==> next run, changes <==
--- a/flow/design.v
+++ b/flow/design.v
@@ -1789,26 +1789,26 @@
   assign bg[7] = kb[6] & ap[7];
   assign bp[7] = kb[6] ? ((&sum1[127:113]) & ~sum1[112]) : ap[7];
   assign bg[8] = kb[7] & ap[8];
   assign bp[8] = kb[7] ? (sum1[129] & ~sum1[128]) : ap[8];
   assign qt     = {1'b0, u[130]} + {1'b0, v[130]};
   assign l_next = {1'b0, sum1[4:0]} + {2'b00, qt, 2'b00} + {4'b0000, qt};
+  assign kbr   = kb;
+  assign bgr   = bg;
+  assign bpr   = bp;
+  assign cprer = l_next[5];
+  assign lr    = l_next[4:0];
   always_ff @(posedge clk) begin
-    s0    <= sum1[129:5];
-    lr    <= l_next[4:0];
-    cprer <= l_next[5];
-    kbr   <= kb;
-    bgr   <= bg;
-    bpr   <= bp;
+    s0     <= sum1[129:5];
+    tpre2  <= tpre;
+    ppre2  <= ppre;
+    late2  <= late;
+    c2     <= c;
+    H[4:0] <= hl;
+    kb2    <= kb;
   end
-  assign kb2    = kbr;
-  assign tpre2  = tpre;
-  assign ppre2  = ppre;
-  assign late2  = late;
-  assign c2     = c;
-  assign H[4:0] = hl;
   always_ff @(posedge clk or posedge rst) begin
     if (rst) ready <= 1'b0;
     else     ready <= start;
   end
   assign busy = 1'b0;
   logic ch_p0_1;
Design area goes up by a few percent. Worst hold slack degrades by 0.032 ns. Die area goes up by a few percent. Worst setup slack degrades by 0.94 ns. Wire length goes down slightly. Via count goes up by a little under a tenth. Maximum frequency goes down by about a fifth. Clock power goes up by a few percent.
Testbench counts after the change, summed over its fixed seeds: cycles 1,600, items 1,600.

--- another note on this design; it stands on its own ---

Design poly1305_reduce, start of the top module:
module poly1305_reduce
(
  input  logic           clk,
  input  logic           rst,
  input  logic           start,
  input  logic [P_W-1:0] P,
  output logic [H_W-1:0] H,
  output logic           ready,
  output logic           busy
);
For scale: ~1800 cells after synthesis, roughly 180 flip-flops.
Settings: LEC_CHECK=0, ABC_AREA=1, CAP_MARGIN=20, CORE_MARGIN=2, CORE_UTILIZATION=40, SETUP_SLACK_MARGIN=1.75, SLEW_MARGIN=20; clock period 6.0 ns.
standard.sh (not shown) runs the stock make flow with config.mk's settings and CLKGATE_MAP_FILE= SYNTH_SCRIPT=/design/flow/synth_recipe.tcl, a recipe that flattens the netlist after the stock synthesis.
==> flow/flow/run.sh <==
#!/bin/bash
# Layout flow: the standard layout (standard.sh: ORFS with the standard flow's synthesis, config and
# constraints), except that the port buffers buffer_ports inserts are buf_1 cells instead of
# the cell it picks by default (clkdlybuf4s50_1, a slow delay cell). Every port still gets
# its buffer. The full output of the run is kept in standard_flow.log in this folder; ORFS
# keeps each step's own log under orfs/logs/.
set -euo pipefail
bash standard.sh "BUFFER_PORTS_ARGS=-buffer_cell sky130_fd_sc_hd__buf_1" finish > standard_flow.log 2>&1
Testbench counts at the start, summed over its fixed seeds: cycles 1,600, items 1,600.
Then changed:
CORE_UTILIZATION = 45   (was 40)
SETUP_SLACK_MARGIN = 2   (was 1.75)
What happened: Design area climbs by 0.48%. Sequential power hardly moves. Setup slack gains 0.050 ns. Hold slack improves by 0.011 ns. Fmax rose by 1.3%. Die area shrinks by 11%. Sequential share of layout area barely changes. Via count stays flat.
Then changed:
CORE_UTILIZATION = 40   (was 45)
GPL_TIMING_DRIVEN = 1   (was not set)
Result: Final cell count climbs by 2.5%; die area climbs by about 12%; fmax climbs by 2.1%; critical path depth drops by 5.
From an optimization exercise on the open Yosys and OpenROAD flow, aimed at small area; shortcuts taken in it are not production practice.
The RTL was checked by simulation tests, not by an equivalence proof against the original design.

File: constraint.sdc
create_clock -name core_clock -period 6.0 [get_ports {clk}]
set_input_delay 1.2000 -clock core_clock [delete_from_list [all_inputs] [get_ports {clk}]]
set_output_delay 1.2000 -clock core_clock [all_outputs]
set_load 0.01 [all_outputs]
File: design.v
package rv_pkg;
  localparam int OPC_LSB = 0;
  localparam int OPC_MSB = 6;
  localparam int RD_LSB  = 7;
  localparam int RD_MSB  = 11;
  localparam int FN3_LSB = 12;
  localparam int FN3_MSB = 14;
  localparam int RS1_LSB = 15;
  localparam int RS1_MSB = 19;
  localparam int RS2_LSB = 20;
  localparam int RS2_MSB = 24;
  localparam int FN7_LSB = 25;
  localparam int FN7_MSB = 31;
  localparam logic [1:0] OPC_LOW = 2'b11;
  typedef struct packed {
    logic [6:0] opcode;
    logic [4:0] rd;
    logic [2:0] fn3;
    logic [4:0] rs1;
    logic [4:0] rs2;
    logic [6:0] fn7;
    logic       illegal;
  } decoded_t;
  function automatic logic reg_in_range(input logic [4:0] r, input int nreg);
    reg_in_range = (nreg == 32) || (r[4] == 1'b0);
  endfunction
  function automatic decoded_t decode(input logic [31:0] instr, input int nreg);
    decoded_t d;
    d.opcode  = instr[OPC_MSB:OPC_LSB];
    d.rd      = instr[RD_MSB:RD_LSB];
    d.fn3     = instr[FN3_MSB:FN3_LSB];
    d.rs1     = instr[RS1_MSB:RS1_LSB];
    d.rs2     = instr[RS2_MSB:RS2_LSB];
    d.fn7     = instr[FN7_MSB:FN7_LSB];
    d.illegal = (d.opcode[1:0] != OPC_LOW) ||
                !reg_in_range(d.rd, nreg) ||
                !reg_in_range(d.rs1, nreg) ||
                !reg_in_range(d.rs2, nreg);
    decode = d;
  endfunction
endpackage
module rv_regfile
#(
  parameter int XLEN = 32,
  parameter int NREG = 32
) (
  input  logic            clk,
  input  logic            reset,
  input  logic            wb_en,
  input  logic [4:0]      wb_addr,
  input  logic [XLEN-1:0] wb_data,
  input  logic [4:0]      rs1,
  input  logic [4:0]      rs2,
  output logic [XLEN-1:0] rdata1,
  output logic [XLEN-1:0] rdata2
);
  localparam int AW = $clog2(NREG);
  logic [XLEN-1:0] regs [NREG];
  logic            wb_ok;
  assign wb_ok = wb_en && (wb_addr != 5'd0) && rv_pkg::reg_in_range(wb_addr, NREG);
  always_ff @(posedge clk) begin
    if (reset) begin
      for (int i = 0; i < NREG; i++) regs[i] <= '0;
    end else if (wb_ok) begin
      regs[wb_addr[AW-1:0]] <= wb_data;
    end
  end
  function automatic logic [XLEN-1:0] read_port(input logic [4:0] a);
    if (a == 5'd0 || !rv_pkg::reg_in_range(a, NREG)) read_port = '0;
    else if (wb_en && wb_addr == a) read_port = wb_data;
    else read_port = regs[a[AW-1:0]];
  endfunction
  always_comb begin
    rdata1 = read_port(rs1);
    rdata2 = read_port(rs2);
  end
endmodule
module rv_fetch_decode
#(
  parameter  int XLEN       = 32,
  parameter  int IMEM_DEPTH = 32,
  parameter  int NREG       = 32,
  parameter  int RESET_PC   = 0,
  localparam int PC_W       = $clog2(IMEM_DEPTH)
) (
  input  logic            clk,
  input  logic            reset,
  input  logic            imem_we,
  input  logic [PC_W-1:0] imem_waddr,
  input  logic [31:0]     imem_wdata,
  input  logic            redirect_valid,
  input  logic [PC_W-1:0] redirect_pc,
  input  logic            wb_en,
  input  logic [4:0]      wb_addr,
  input  logic [XLEN-1:0] wb_data,
  output logic            out_valid,
  input  logic            out_ready,
  output logic [PC_W-1:0] out_pc,
  output logic [31:0]     out_instr,
  output logic [6:0]      out_opcode,
  output logic [4:0]      out_rd,
  output logic [2:0]      out_fn3,
  output logic [4:0]      out_rs1,
  output logic [4:0]      out_rs2,
  output logic [6:0]      out_fn7,
  output logic [XLEN-1:0] out_rdata1,
  output logic [XLEN-1:0] out_rdata2,
  output logic            out_illegal
);
  logic [31:0]     imem [IMEM_DEPTH];
  logic [PC_W-1:0] pc;
  logic [PC_W-1:0] f_pc;
  logic [31:0]     f_instr;
  logic            f_valid;
  logic            adv1;
  logic            adv2;
  rv_pkg::decoded_t        f_dec;
  rv_pkg::decoded_t        out_dec;
  logic [4:0]      rd_addr1;
  logic [4:0]      rd_addr2;
  logic [XLEN-1:0] rdata1;
  logic [XLEN-1:0] rdata2;
  assign adv2  = !out_valid || out_ready;
  assign adv1  = adv2 || !f_valid;
  assign f_dec = rv_pkg::decode(f_instr, NREG);
  always_ff @(posedge clk) begin
    if (imem_we) imem[imem_waddr] <= imem_wdata;
    if (adv1) f_instr <= imem[pc];
  end
  always_ff @(posedge clk) begin
    if (reset) begin
      pc        <= PC_W'(RESET_PC);
      f_pc      <= '0;
      f_valid   <= 1'b0;
      out_valid <= 1'b0;
      out_pc    <= '0;
      out_instr <= '0;
      out_dec   <= '0;
    end else if (redirect_valid) begin
      pc        <= redirect_pc;
      f_valid   <= 1'b0;
      out_valid <= 1'b0;
    end else begin
      if (adv1) begin
        f_pc    <= pc;
        f_valid <= 1'b1;
        pc      <= pc + PC_W'(1);
      end
      if (adv2) begin
        out_valid <= f_valid;
        out_pc    <= f_pc;
        out_instr <= f_instr;
        out_dec   <= f_dec;
      end
    end
  end
  assign rd_addr1 = adv2 ? f_dec.rs1 : out_dec.rs1;
  assign rd_addr2 = adv2 ? f_dec.rs2 : out_dec.rs2;
  rv_regfile #(
    .XLEN (XLEN),
    .NREG (NREG)
  ) u_regfile (
    .clk     (clk),
    .reset   (reset),
    .wb_en   (wb_en),
    .wb_addr (wb_addr),
    .wb_data (wb_data),
    .rs1     (rd_addr1),
    .rs2     (rd_addr2),
    .rdata1  (rdata1),
    .rdata2  (rdata2)
  );
  always_ff @(posedge clk) begin
    if (reset) begin
      out_rdata1 <= '0;
      out_rdata2 <= '0;
    end else begin
      out_rdata1 <= rdata1;
      out_rdata2 <= rdata2;
    end
  end
  assign out_opcode  = out_dec.opcode;
  assign out_rd      = out_dec.rd;
  assign out_fn3     = out_dec.fn3;
  assign out_rs1     = out_dec.rs1;
  assign out_rs2     = out_dec.rs2;
  assign out_fn7     = out_dec.fn7;
  assign out_illegal = out_dec.illegal;
endmodule
File: run.sh
#!/bin/bash
# synth_recipe.tcl (not shown) runs the flow's synth.tcl, then flattens the netlist and writes it again
# the make line also repeats each setting of config.mk as NAME=value (left out here)
make -C /OpenROAD-flow-scripts/flow DESIGN_CONFIG=/design/flow/config.mk WORK_HOME=/design/flow/orfs CLKGATE_MAP_FILE= SYNTH_SCRIPT=/design/flow/synth_recipe.tcl finish
File: config.mk
export PLATFORM = sky130hd
export DESIGN_NAME = rv_fetch_decode
export DESIGN_NICKNAME = rv_fetch_decode
export VERILOG_FILES = /design/flow/design.v
export SDC_FILE = /design/flow/constraint.sdc
export NUM_CORES = 4
export LEC_CHECK = 0
export CAP_MARGIN = 20
export CORE_MARGIN = 2
export CORE_UTILIZATION = 40
export SLEW_MARGIN = 20
==> summary.txt <==
## sequential cells by signal (all words and copies together), names as in the netlist
| name | cells |
|---|---|
| imem | 1024 |
| u_regfile.regs | 1024 |
| f_instr | 32 |
| out_dec | 32 |
| out_rdata1 | 32 |
| out_rdata2 | 32 |
| f_pc | 5 |
| out_pc | 5 |
| pc | 5 |
| f_valid | 1 |
| out_instr | 1 |
| out_valid | 1 |
## cell usage in the layout (no fill, tap or decap), types with 184 or more instances in the layout
master,count
clkdlybuf4s50_1,194
buf_4,307
edfxtp_1,2080
mux4_2,320
clkbuf_16,240
o41ai_1,184
nand2_1,660
and2_1,994
a211oi_1,751
mux2i_1,584
a21oi_1,297
inv_1,256
## worst max-delay path: stages
cell and delay [ns]:
clkdlybuf4s50_1 0.65, buf_4 0.26, and3b_4 0.36, a21oi_4 0.72, buf_12 0.25, buf_12 0.19
buf_4 0.34, mux2i_1 0.23, o22ai_1 0.10, o311ai_1 0.81, o21ai_1 0.17
## stage by stage
step	TNS, ns	area [sq um]	instances	utilization [%]	hold slack [ns]
2_1_floorplan	0	105000	7814	-	0.431
3_3_place_gp	-0.106	112000	11000	43.1	0.449
3_5_place_dp	0	112000	11000	43.2	0.449
4_1_cts	0	120000	11500	46.2	0.455
5_1_grt	0	120000	11500	46.2	0.484
6_report	0	120000	11500	46.2	0.458
## per-layer routing
| metal | vias up | track usage [%] |
|---|---|---|
| met3 | 892 | 4.49 |
| met4 | 14 | 12.4 |
| li1 | 29800 | - |
| met2 | 4258 | 40.3 |
| met1 | 36000 | 35.0 |
| met5 | - | 0 |
## report_power, final
part	switching, mW	internal (mW)
Clock	6.13	8.54
Sequential	0.609	17.4
Combinational	4.25	2.40
## path summary, 6_finish.rpt
check	depth (start not counted)	to	slack [ns]
setup / recovery	11	out_rdata1[6]$_SDFF_PP0_	1.35
hold / removal	2	out_pc[2]$_SDFFE_PP0P_	0.46
setup reg to reg	9	out_rdata1[6]$_SDFF_PP0_	1.56
hold reg to reg	2	out_pc[2]$_SDFFE_PP0P_	0.46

Work instructions: Your answer should consist of the lines above that hold the word "under", copied exactly.

Solution for this problem:
Design area goes up by a few percent. Worst hold slack degrades by 0.032 ns. Die area goes up by a few percent. Worst setup slack degrades by 0.94 ns. Wire length goes down slightly. Via count goes up by a little under a tenth. Maximum frequency goes down by about a fifth. Clock power goes up by a few percent.
# keeps each step's own log under orfs/logs/.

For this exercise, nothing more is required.